I have a shared_task which sends an email to the user.

# myapp/tasks.py
@shared_task
def notify_user(user_id):
    # TODO: send email and do other stuff here
    user = get_object_or_404(User, pk=user_id)

    send_mail(
        'Subject',
        'Body',
        'from@example.com',
        [user.email],
    )

I have another file which contains a function that calls puts that tasks into the queue.

# myapp/utils.py
# ...
def update_queue(self):
    # increment no_of_used_referrals by 1
    if no_of_used_referrals == 5:
        notify_user.apply_async((self.user_id,))
    else:
        notify_user.apply_async((self.user_id,), eta=new_eta)

Now I am trying to test whether calling update_queue() (where all required checks passes) sends an email to the user when its executed.

I tried to do the following:

# myapp/tests.py
def update_queue_should_call_notify_user_immediately_after_five_referrals_were_used(self):
    with unittest.mock.patch('myapp.tasks.notify_user.apply_async') as notify_user_mock:
        # ...
        for _ in range(5):
            entry.update_queue()
        self.assertTrue(notify_user_mock.called)
        notify_user_mock.assert_called_with((user_id,))
    # TODO: check if email was sent

    # I tried using : 
    # self.assertEqual(len(mail.outbox), 1) 
    # but it fails with error saying 0 != 1
def test_notify_user_should_send_an_email(self):
    notify_user.apply_async((user_id,))

    # I tried using:
    # self.assertEqual(len(mail.outbox), 1)
    # but it fails with error saying 0 != 1

I have set EMAIL_BACKEND = 'django.core.mail.backends.locmem.EmailBackend' in my project settings.

Can someone please tell me what is wrong with what I am doing and how to correctly test this case?

EDIT I have updated my code where I excluded mocking - as suggested by @DanielRoseman.
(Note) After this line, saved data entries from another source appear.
`config.mk`:
```
export PLATFORM = sky130hd
export DESIGN_NAME = imem_loader
export DESIGN_NICKNAME = d
export VERILOG_FILES = /design/src/rtl/imem_loader_pkg.sv /design/src/rtl/imem_loader.sv
export SDC_FILE = /design/constraint.sdc
export NUM_CORES = 1
export LEC_CHECK = 0
export ABC_AREA = 0
export CORE_MARGIN = 2
export CORE_UTILIZATION = 58
export DETAILED_ROUTE_END_ITERATION = 7
export DONT_BUFFER_PORTS = 1
export PLACE_DENSITY_LB_ADDON = 0.05
export RECOVER_POWER = 25
export SLEW_MARGIN = 0
export SYNTH_ARGS = -nofsm -noshare
export SYNTH_HDL_FRONTEND = slang
export SYNTH_SLANG_ARGS = --single-unit
```
`constraint.sdc`:
```
create_clock -name clk -period 3.2 [get_ports clk]
set_input_delay 0.64 -clock clk [delete_from_list [all_inputs] [get_ports clk]]
set_output_delay 0.64 -clock clk [all_outputs]
set_load 0.1 [all_outputs]
```
`src/rtl/imem_loader_pkg.sv`:
```
// Shared types and constants for the boot-time instruction memory loader.
// Holds the FSM state encoding, default reset vector and header length.
package imem_loader_pkg;

  typedef enum logic [2:0] {
    HDR   = 3'd0,
    DATA  = 3'd1,
    CHK   = 3'd2,
    FLUSH = 3'd3,
    DONE  = 3'd4,
    ERR   = 3'd5
  } state_e;

  localparam logic [31:0] IMEM_BASE = 32'hBFC00000;
  localparam int          LEN_BYTES = 4;

endpackage

```
`src/rtl/imem_loader.sv`:
```
// Boot loader: length-prefixed byte stream -> byte-wide IMEM writes.
// Ports: clk, rst (sync, high), start, in_valid/in_data/in_ready stream,
//   we/waddr/wdata RAM write, cpu_hold, done, err status levels.
// Optional: IMEM_LOADER_CHECKSUM_EN adds a trailing mod-256 sum byte.
module imem_loader
  import imem_loader_pkg::*;
#(
  parameter int          IMEM_BYTES = 4096,
  parameter logic [31:0] BASE_ADDR  = IMEM_BASE
) (
  input  logic        clk,
  input  logic        rst,
  input  logic        start,
  input  logic        in_valid,
  input  logic [7:0]  in_data,
  output logic        in_ready,
  output logic        we,
  output logic [31:0] waddr,
  output logic [7:0]  wdata,
  output logic        cpu_hold,
  output logic        done,
  output logic        err
);

  localparam int CW = $clog2(IMEM_BYTES) + 1;
  localparam logic [CW-1:0] HDR_LAST = CW'(LEN_BYTES - 1);

`ifdef IMEM_LOADER_CHECKSUM_EN
  localparam state_e PAY_NEXT = CHK;
`else
  localparam state_e PAY_NEXT = FLUSH;
`endif

  state_e          state_q, state_d;
  logic [CW-1:0]   cnt_q, cnt_d;
  logic [31:0]     len_q, len_d;
  logic            we_q, we_d;
  logic [31:0]     waddr_q, waddr_d;
  logic [7:0]      wdata_q, wdata_d;
`ifdef IMEM_LOADER_CHECKSUM_EN
  logic [7:0]      sum_q, sum_d;
`endif

  logic            acc;
  logic [31:0]     len_full;
  logic [CW-1:0]   cnt_inc;

  assign in_ready = (state_q == HDR) |
                    (state_q == DATA) |
                    (state_q == CHK);
  assign acc      = in_valid & in_ready;
  // Little-endian: bytes shift in from the top, first ends in [7:0].
  assign len_full = {in_data, len_q[31:8]};
  assign cnt_inc  = cnt_q + 1'b1;

  always_comb begin
    state_d = state_q;
    cnt_d   = cnt_q;
    len_d   = len_q;
    we_d    = 1'b0;
    waddr_d = waddr_q;
    wdata_d = wdata_q;
`ifdef IMEM_LOADER_CHECKSUM_EN
    sum_d   = sum_q;
`endif
    unique case (state_q)
      HDR: begin
        if (acc) begin
          len_d = len_full;
          cnt_d = cnt_inc;
          if (cnt_q == HDR_LAST) begin
            cnt_d = '0;
            if (len_full > 32'(IMEM_BYTES))
              state_d = ERR;
            else if (len_full == 32'd0)
              state_d = PAY_NEXT;
            else
              state_d = DATA;
          end
        end
      end
      DATA: begin
        if (acc) begin
          we_d    = 1'b1;
          waddr_d = BASE_ADDR + 32'(cnt_q);
          wdata_d = in_data;
          cnt_d   = cnt_inc;
`ifdef IMEM_LOADER_CHECKSUM_EN
          sum_d   = sum_q + in_data;
`endif
          // len fits CW bits: oversize was rejected in HDR.
          if (cnt_inc == len_q[CW-1:0])
            state_d = PAY_NEXT;
        end
      end
`ifdef IMEM_LOADER_CHECKSUM_EN
      CHK: begin
        if (acc)
          state_d = (in_data == sum_q) ? FLUSH : ERR;
      end
`endif
      FLUSH: state_d = DONE;
      DONE, ERR: begin
        if (start) begin
          state_d = HDR;
          cnt_d   = '0;
          len_d   = '0;
`ifdef IMEM_LOADER_CHECKSUM_EN
          sum_d   = '0;
`endif
        end
      end
      default: state_d = HDR;
    endcase
  end

  always_ff @(posedge clk) begin
    if (rst) begin
      state_q <= HDR;
      cnt_q   <= '0;
      len_q   <= '0;
      we_q    <= 1'b0;
      waddr_q <= BASE_ADDR;
      wdata_q <= '0;
`ifdef IMEM_LOADER_CHECKSUM_EN
      sum_q   <= '0;
`endif
    end else begin
      state_q <= state_d;
      cnt_q   <= cnt_d;
      len_q   <= len_d;
      we_q    <= we_d;
      waddr_q <= waddr_d;
      wdata_q <= wdata_d;
`ifdef IMEM_LOADER_CHECKSUM_EN
      sum_q   <= sum_d;
`endif
    end
  end

  assign we       = we_q;
  assign waddr    = waddr_q;
  assign wdata    = wdata_q;
  assign done     = (state_q == DONE);
  assign err      = (state_q == ERR);
  assign cpu_hold = (state_q != DONE);

endmodule

```
## Word level (Yosys, flattened, before mapping)

Cells that the tools add are included.
W data, S select, Z words.

| operators by class | value |
|---|---|
| mux-type cells | 17 |
| reductions and logical operators | 10 |
| $add $sub $neg | 2 |
| order comparisons | 1 |
| bitwise gates (word level) | 4 |
| eq/ne operators | 13 |

Operators by type and width:

| operator | count |
|---|---|
| $mux W32 | 2 |
| $pmux W32 S2 | 1 |
| $mux W13 | 4 |
| $pmux W13 S3 | 1 |
| $add A32 B13 Y32 const A | 1 |
| $gt A32 B13 Y1 const B | 1 |
| $logic_not A32 Y1 | 1 |
| $mux W3 | 6 |
| $add A13 B1 Y13 const B | 1 |
| $eq A13 B13 Y1 | 1 |
| $eq A13 B2 Y1 const B | 1 |
| $pmux W3 S4 | 1 |
| $eq A3 B2 Y1 const B | 2 |
| $eq A3 B3 Y1 const B | 2 |
| $ne A2 B2 Y1 const B | 3 |
| $reduce_and A5 Y1 | 1 |
| $ne A2 B1 Y1 const B | 2 |
| $reduce_and A4 Y1 | 1 |
| $reduce_or A2 Y1 | 2 |
| $eq A3 B1 Y1 const B | 1 |
| $logic_not A3 Y1 | 1 |
| $ne A3 B3 Y1 const B | 1 |
| $reduce_and A3 Y1 | 1 |
| $reduce_bool A3 Y1 | 1 |
| other kinds (7) | 8 |

| storage, ports and cells | value |
|---|---|
| word-level logic and storage cells | 53 |
| output and inout port bits | 45 |
| flip-flop bits (word level) | 89 |

## Logic depth before layout (Yosys ltp)

Gate-level depths: netlist (run 1).

| logic depth | value |
|---|---|
| depth in word-level cells | 6 |
| mapped depth | 8 |

## Least setup slack after synthesis (run 1)

OpenSTA, ideal clock, no wires.

| path | value |
|---|---|
| path kind | reg-to-output |
| start point | reg state_q[0] |
| end point | out done |
| data arrival time | 2089 ps |
| data required time | 2560 ps |
| slack | 471 ps |
| stages on the path, launching flop included | 5 |
| path through | dfxtp_1 > clkbuf_1 > nor2_1 > nand2_1 > inv_1 |

| on the way | value |
|---|---|
| cells in the longest elaborated chain, start to end | 1 |

Ends and longest elaborated chain:

| item | RTL line | source |
|---|---|---|
| start: declaration | imem_loader.sv:34 | `state_e state_q, state_d;` |
| start signal: assignment | imem_loader.sv:129 | `state_q <= state_d;` |
| $eq A3 B3 Y1 | imem_loader.sv:144 | `assign done = (state_q == DONE);` |
| end: declaration | imem_loader.sv:21 | `output logic done,` |

Every way passes these cells.

## Worst setup path after layout (run 1)

| path | value |
|---|---|
| start point | reg state_q[1] |
| end point | reg len_q[28] |

| on the way | value |
|---|---|
| cells in the longest elaborated chain, start to end | 6 |
| elaborated cells on any way between the ends | 14 |

Ends and longest elaborated chain:

| item | RTL line | source |
|---|---|---|
| $eq A3 B1 Y1 or $logic_not A3 Y1 (tied branches) | imem_loader.sv:49, imem_loader.sv:48, imem_loader.sv:66 |  |
| $or A1 B1 Y1 | imem_loader.sv:48 | `assign in_ready = (state_q == HDR) \|` |
| $or A1 B1 Y1 | imem_loader.sv:49 | `(state_q == DATA) \|` |
| $and A1 B1 Y1 | imem_loader.sv:51 | `assign acc = in_valid & in_ready;` |
| $ne A2 B2 Y1 (no line) | -- |  |
| $reduce_and A3 Y1 (no line) | -- |  |
| end signal: assignment | imem_loader.sv:131 | `len_q <= len_d;` |
| end: declaration | imem_loader.sv:36 | `logic [31:0] len_q, len_d;` |

Parallel ways exist; a longest one is shown, timed or not.
A chain may end at the register's enable or synchronous reset.

==> results list, run 1 <==
* Most used flip-flop cell after synthesis: sky130_fd_sc_hd__dfxtp_1
- Final core utilization: 0.610
* Post-CTS repair timing setup buffer count: 0
- After the first detailed-routing iteration, the DRC count stood at 230.
* Routed vias: 2,930
* Tmin final: 2.48 ns
- Placed Instance Area: 0.00336 mm2
- The worst hold path terminates at waddr[9]$_SDFFE_PP0P_.
- Root Buffer Master: sky130_fd_sc_hd__clkbuf_8
- Setup violations remaining at the end of the flow were counted as 0.
- Hold violation total from the final report: 0
- Input/output buffers: 0
- Using the TritonRoute via totals, the vias-per-cell ratio works out to 5.97.
* Die boundary height: 80.9 um
- Once detail routing completed, the nets flagged for antenna violations numbered 0.
- Post-synthesis area per instance: 8.01 um2
- The number of global-route vias before repair is 2,713.
* Cts-stage hold buffer count: 0
- Setup repair after global routing left no endpoint under its margin.
- Post-route total power: 1.81 mW
- Clock buffer count from CTS: 9
- Number of synthesized flops with an enable pin: 0
- At the later pin of the worst-skew pair, clock insertion delay measures 0.35 ns.
- In this run the count of I/O pins placed on the die edge is 57.
- Across every metal layer, demand over resource in global routing totals 0.270.
- Buffers from clock root to sink, at most: 2
- Post-route design area: 0.00355 mm2
- PwrDens: 509 mW/mm2
- Fill cells in the final layout number 566.
- Hold Path Depth: 1
- Clock tree synthesis found a total of 70 sinks.
- Die outline width: 80.9 um
* Number of cell instances on the worst register-to-register path: 6
- # Max-Cap Violations: 0
- Clock-pin slew was measured on the worst setup and hold paths at 0.08 ns.
- Cell area after technology mapping: 0.00343 mm2
* Syn. warnings: 0
- The worst register-to-register path begins at state_q[1]$_SDFFE_PP0P_.
* Hold crit path type: input port to flip-flop
* Final weighted congestion in routability-driven placement: 0.919
- Setup crit end kind: flip-flop
* Synthesized instance count: 428
- The worst register-to-register path has a setup slack of 0.72 ns.
- Across the routed clock network, the largest skew measured is 0.0114 ns.
- Antenna diode instance count: 0
- Largest voltage drop on the vdd net: 0.381 mV
- WL per Instance: 17.0 um
- After synthesis the netlist holds a flip-flop and latch count of 70.
- Initial antenna violation count: 0
* Measured slew at the worst slew-check pin: 1.40 ns
- Critical path class: flip-flop to flip-flop
- Cell variety after synth: 52
* Maximum operating frequency: 403 MHz
- Entering global routing, the biggest net connects 71 pins.
- In this run the critical register-to-register path is captured at len_q[28]$_SDFFE_PP0P_.
- CTS tree: done
* Max transition margin: 0.0647
* Period utilization: 0.775
* Launching element type of the critical path: flip-flop
- Of the synthesized area, sequential elements account for 0.409.
- After floorplanning, the core was sized to cover 0.00582 mm2.
- The wire-length estimate of the detail-placed layout is 5.56 mm.
- The H-tree was split into 3 levels.
- Adding up every negative setup slack in the final design gives 0 ns.
- Result of the run: completed
- Cell leakage power: 1.21 nW
- Of the cells placed in the final design, the portion with a size suffix greater than 1 is 0.0745.
* Slew Limit Fails: 0
- After the flow finishes, the layout carries non-filler instances totaling 491.
- After detailed placement, the design holds a cell count of 475.
- The final layout contains routed wiring with a total length of 8.32 mm.
* DRC violation count after routing: 0
* Wire length of the first global-routing pass: 13.5 mm
* Data required time of the worst path: 3.48 ns
* Initial core utilization: 0.590
- Pre-antenna DRT Iters: 8
- Net count reported at finish: 424
- Share of async-settable or async-resettable flops after synthesis: 0
- Global route total overflow: 0
- Number of gates given a new drive strength after cts: 0
- Relative to the synthesized area, the layout overhead comes to 3.50%.
* Die area: 0.00654 mm2
- Largest fanout on the critical path: 32
- Launch point of the worst hold path: rst
- The initialized floorplan defines 28 standard-cell rows.
- Data arrival time of the critical path: 2.76 ns
[per-layer routing]
metal / track usage / vias to the layer above / share of wire
li1: - / 1445 / -
met1: 0.351 / 1392 / 0.43
met2: 0.425 / 79 / 0.50
met3: 0.0700 / 14 / 0.051
met4: 0.115 / 0 / 0.021
met5: 0 / - / 0
[synthesized netlist by cell type (3+ instances only)]
cell type,count,area (um2)
sky130_fd_sc_hd__or3_1,4,25.0
sky130_fd_sc_hd__nand2_1,57,214
sky130_fd_sc_hd__a211oi_1,3,22.5
sky130_fd_sc_hd__nor2_1,48,180
sky130_fd_sc_hd__nand2b_1,6,37.5
sky130_fd_sc_hd__clkbuf_1,23,86.3
sky130_fd_sc_hd__nand3_1,13,65.1
sky130_fd_sc_hd__nand3b_1,3,22.5
sky130_fd_sc_hd__o21ai_0,7,35.0
sky130_fd_sc_hd__o21ai_1,4,20.0
sky130_fd_sc_hd__xnor2_1,9,78.8
sky130_fd_sc_hd__nor4_1,11,68.8
sky130_fd_sc_hd__dfxtp_1,70,1400
sky130_fd_sc_hd__a311oi_1,5,43.8
sky130_fd_sc_hd__and4_1,3,26.3
sky130_fd_sc_hd__buf_4,21,158
sky130_fd_sc_hd__a22oi_1,33,248
sky130_fd_sc_hd__a21oi_1,43,215
sky130_fd_sc_hd__nor3b_1,5,37.5
sky130_fd_sc_hd__inv_1,8,30.0
sky130_fd_sc_hd__buf_2,8,40.0
sky130_fd_sc_hd__nor3_1,4,20.0
sky130_fd_sc_hd__and2_1,3,18.8
[layout make-up]
class / count / area [um2] / share of cell area
flip-flops and latches: 70 / 1400 / 0.395
well taps: 75 / 93.8 / 0.0264
clock buffers: 9 / 124 / 0.0349
clock inverters: 7 / 73.8 / 0.0208
inverters: 8 / 30.0 / 0.00846
repair buffers: 9 / 60.1 / 0.0169
multi-input cells: 313 / 1770 / 0.498
[critical path, cell delays in order, from the launching register on]
cell and delay (ns):
sky130_fd_sc_hd__dfxtp_1 0.44, sky130_fd_sc_hd__nor2_1 0.33, sky130_fd_sc_hd__inv_1 0.11, sky130_fd_sc_hd__nor2_2 0.11
sky130_fd_sc_hd__clkbuf_1 1.03, sky130_fd_sc_hd__a22oi_1 0.23, sky130_fd_sc_hd__nor2_1 0.16
[flip-flops by register name (all words and copies together), names as in the netlist]
register / count
wdata: 8
cnt_q: 13
waddr: 13
len_q: 32
state_q: 3
we: 1
[worst max path at each step]
stage	start	endpoint	slack [ns]
4_1_cts	cnt_q[0]$_SDFFE_PP0P_	state_q[1]$_SDFFE_PP0P_	0.78
6_report	state_q[1]$_SDFFE_PP0P_	len_q[28]$_SDFFE_PP0P_	0.72
5_1_grt	state_q[1]$_SDFFE_PP0P_	len_q[28]$_SDFFE_PP0P_	0.46
3_3_place_gp	cnt_q[0]$_SDFFE_PP0P_	state_q[1]$_SDFFE_PP0P_	0.88
3_5_place_dp	cnt_q[0]$_SDFFE_PP0P_	state_q[1]$_SDFFE_PP0P_	0.81
2_1_floorplan	state_q[0]$_SDFFE_PP0P_	done	0.47
[logic make-up after synthesis]
logic type                 synth area share
adders and majority gates           0.00365
buffers and inverters                0.0981
AOI/OAI and AO/OA                     0.212
other                               0.00219
DFF                                   0.409
and+or+nand+nor                       0.248
xor gates and xnor gates             0.0281
[through the flow]
step	hold slack [ns]	setup slack, ns
after detailed placement	0.518	0.805
after floorplan	0.485	0.471
after CTS	0.329	0.781
final	0.348	0.721
after global routing	0.336	0.456
after global placement	0.512	0.877
[where the power goes]
group | leakage [nW] | internal (mW) | switching [mW]
clock | 0.0996 | 0.362 | 0.352
sequential | 0.566 | 0.885 | 0.0206
combinational | 0.545 | 0.0321 | 0.153
[cell usage in the layout (no fill, tap or decap), types with 7 or more instances in the layout]
cell type and count:
sky130_fd_sc_hd__nor4_1 11, sky130_fd_sc_hd__a21oi_1 42, sky130_fd_sc_hd__dfxtp_1 70, sky130_fd_sc_hd__nand3_1 13, sky130_fd_sc_hd__buf_4 7, sky130_fd_sc_hd__a22oi_1 33
sky130_fd_sc_hd__inv_1 8, sky130_fd_sc_hd__nand2_1 57, sky130_fd_sc_hd__conb_1 19, sky130_fd_sc_hd__o21ai_0 7, sky130_fd_sc_hd__nor2_1 47, sky130_fd_sc_hd__xnor2_1 9
sky130_fd_sc_hd__clkbuf_8 9
(Power assumes the default switching activity.)
==> run 2, diff against run 1 <==
--- a/config.mk
+++ b/config.mk
@@ -7,7 +7,7 @@
 export LEC_CHECK = 0
 export ABC_AREA = 0
 export CORE_MARGIN = 2
-export CORE_UTILIZATION = 58
+export CORE_UTILIZATION = 57
 export DETAILED_ROUTE_END_ITERATION = 7
 export DONT_BUFFER_PORTS = 1
 export PLACE_DENSITY_LB_ADDON = 0.05
==> constraint.sdc (replaced) <==
create_clock -name clk -period 2.1 [get_ports clk]
set_input_delay 0.42 -clock clk [delete_from_list [all_inputs] [get_ports clk]]
set_output_delay 0.42 -clock clk [all_outputs]
set_load 0.1 [all_outputs]
==> run 2 against run 1 <==
Register-to-register slack lost 0.59 ns. Clock power grew 35%. Die area grew 1.7%. Sequential share of layout area shrank 2.7 points. Power grew 47%. Sequential power grew 51%. First-iteration DRC count grew 15%. Critical path depth shrank 2. Non-clock buffer count grew 40. Utilization grew 4.1 points. Critical path type is now flip-flop to primary output. Critical endpoint is now done.
==> results list, run 2 (synthesis gave the netlist of run 1 again) <==
- Iter 0 DRT Violations: 264 (was 230)
- The highest fanout seen on the critical path was 12 (was 32).
* Overall track demand over capacity in global routing: 0.269 (was 0.270)
- The power per cell area was 696 mW/mm2 (was 509 mW/mm2).
- Antenna-violating nets left: 0 (unchanged)
- Worst setup timing slack at the placement stage: 0.0739 ns (was 0.805 ns)
* Pre-antenna DRT Iters: 5 (was 8)
- The clock root buffer was sky130_fd_sc_hd__clkbuf_8 (unchanged).
- DRC violation count after routing: 0 (unchanged)
- Die boundary height: 81.6 um (was 80.9 um)
- The number of antenna violations at the first check in global routing came to 0 (unchanged).
- The relative area change from synthesis to final layout came to 11.1% (was 3.50%).
- The number of clock sinks seen by CTS was 70 (unchanged).
- Tmin final: 1.99 ns
- Maximum operating frequency: 503 MHz
- Unrepaired setup endpoints after global routing: false (unchanged).
* Clock slew at reported path FFs: 0.08 ns (about the same)
* Largest voltage drop on the vdd net: 0.518 mV (was 0.381 mV)
- The wire length of the first global-routing pass came to 13.7 mm (was 13.5 mm).
* Slew Limit Fails: 0 (unchanged)
* Global route total overflow: 0 (unchanged)
- The number of global-route vias before repair is 2,873 (was 2,713).
* Result of the run: completed (unchanged)
- The measured slew at the worst slew-check pin came to 0.580 ns (was 1.40 ns).
- Most flops, register: len_q (unchanged)
- Hold slack: 0.139 ns (was 0.348 ns)
* Hold violation total from the final report: 0 (unchanged)
- DP Cell Count: 515 (was 475)
* Worst path setup slack after routing: 0.111 ns (was 0.721 ns)
- The routability congestion estimate came to 0.904 (was 0.919).
- The share of post-route cells with drive strength above 1 was 0.175 (was 0.0745).
- Antenna diode instance count: 0 (unchanged)
- Data required time of the worst path: 1.68 ns (was 3.48 ns)
* Final HPWL from detailed placement: 5.85 mm (was 5.56 mm)
- The pin count of the biggest net entering global routing was 71 (unchanged).
- Initial core utilization: 0.586 (was 0.590)
- The chip width came to 81.6 um (was 80.9 um).
* Die area: 0.00665 mm2 (was 0.00654 mm2)
* Max transition margin: 0.613 (was 0.0647)
* Number of gates given a new drive strength after cts: 0 (unchanged)
- The register area came to 0.00140 mm2 (about the same).
- The final total power was 2.65 mW (was 1.81 mW).
* Launching element type of the critical path: flip-flop (unchanged)
- Routed vias: 3,107 (was 2,930)
* Clock skew after layout: 0.0110 ns (was 0.0114 ns)
- The category of the critical setup timing path was flip-flop to primary output (was flip-flop to flip-flop).
- The floorplan core area was 0.00585 mm2 (was 0.00582 mm2).
* Setup crit end kind: primary output (was flip-flop)
- Placed Instance Area: 0.00367 mm2 (was 0.00336 mm2)
- The number of nets in the final layout came to 464 (was 424).
- Input/output buffers: 0 (unchanged)
* Number of setup violations in the final report: 0 (unchanged)
* Commonest non-fill, non-tap cells in the layout: sky130_fd_sc_hd__dfxtp_1, sky130_fd_sc_hd__nand2_1, sky130_fd_sc_hd__nor2_1 (unchanged)
- WL per Instance: 16.0 um (was 17.0 um)
- The type of the most critical hold path was input port to flip-flop (unchanged).
- Number of flip-flops under the largest register name: 32 (unchanged)
* Clock latency on the worst-skew pair: 0.34 ns (was 0.35 ns)
- Count of fill cells added during filler insertion: 533 (was 566)
- Number of H-tree levels: 3 (unchanged)
- # Max-Cap Violations: 0 (unchanged)
- The final standard cell count with taps included and fillers excluded is 531 (was 491).
- I/O pin cnt: 57 (unchanged)
- The leakage power of the design was 1.39 nW (was 1.21 nW).
- Vias per std cell: 5.85 (was 5.97)
* Multi-input logic area: 0.00180 mm2 (was 0.00177 mm2)
- The total of hold buffers inserted after clock tree synthesis was 0 (unchanged).
- Row count: 28 (unchanged)
- Post-CTS repair timing setup buffer count: 0 (unchanged)
- In the finished design, the share of the clock period the worst path needs comes to 0.947.
* Clock buffer count from CTS: 9 (unchanged)
* Post-detailed-routing wire length: 8.50 mm (was 8.32 mm)
- The total non-filler cell area in the finished layout was 0.00381 mm2 (was 0.00355 mm2).
* Buffers from clock root to sink, at most: 2 (unchanged)
- The most frequent standard cell in the layout excluding fill and tap cells was sky130_fd_sc_hd__dfxtp_1 (unchanged).
- CTS tree: done (unchanged)
- The data arrival time of the worst path came to 1.57 ns (was 2.76 ns).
EDIT2 Please see updated files above.

I am simulating referral system. Once 5 referral links associated with a particular user have been used, user get's some nice feature to their profile. Otherwise they have to wait for a specific time, which I set using eta argument on apply_async.

Every time I call update_queue I check if the number of referals is equal to 5(please see updated code above).

  • If it is - I want to call notify_user immediately, without passing eta argument value.
  • If it is not - I increment number of used referral links, revoke old notify_user task, create new notify_user task with new eta argument value.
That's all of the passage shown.